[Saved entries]

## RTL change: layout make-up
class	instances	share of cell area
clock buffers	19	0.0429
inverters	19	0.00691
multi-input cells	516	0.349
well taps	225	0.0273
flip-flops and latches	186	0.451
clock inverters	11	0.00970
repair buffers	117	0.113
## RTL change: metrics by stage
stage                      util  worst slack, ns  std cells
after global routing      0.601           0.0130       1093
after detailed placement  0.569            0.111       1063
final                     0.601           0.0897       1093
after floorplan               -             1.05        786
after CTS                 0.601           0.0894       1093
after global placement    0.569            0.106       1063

EXERCISE DIRECTIONS =
Repeat only the stretch of lines that opens with the line containing "after global routing" and closes with the final line of the entries, both included, exactly as written.

RESULT FOR THIS EXERCISE =
after global routing      0.601           0.0130       1093
after detailed placement  0.569            0.111       1063
final                     0.601           0.0897       1093
after floorplan               -             1.05        786
after CTS                 0.601           0.0894       1093
after global placement    0.569            0.106       1063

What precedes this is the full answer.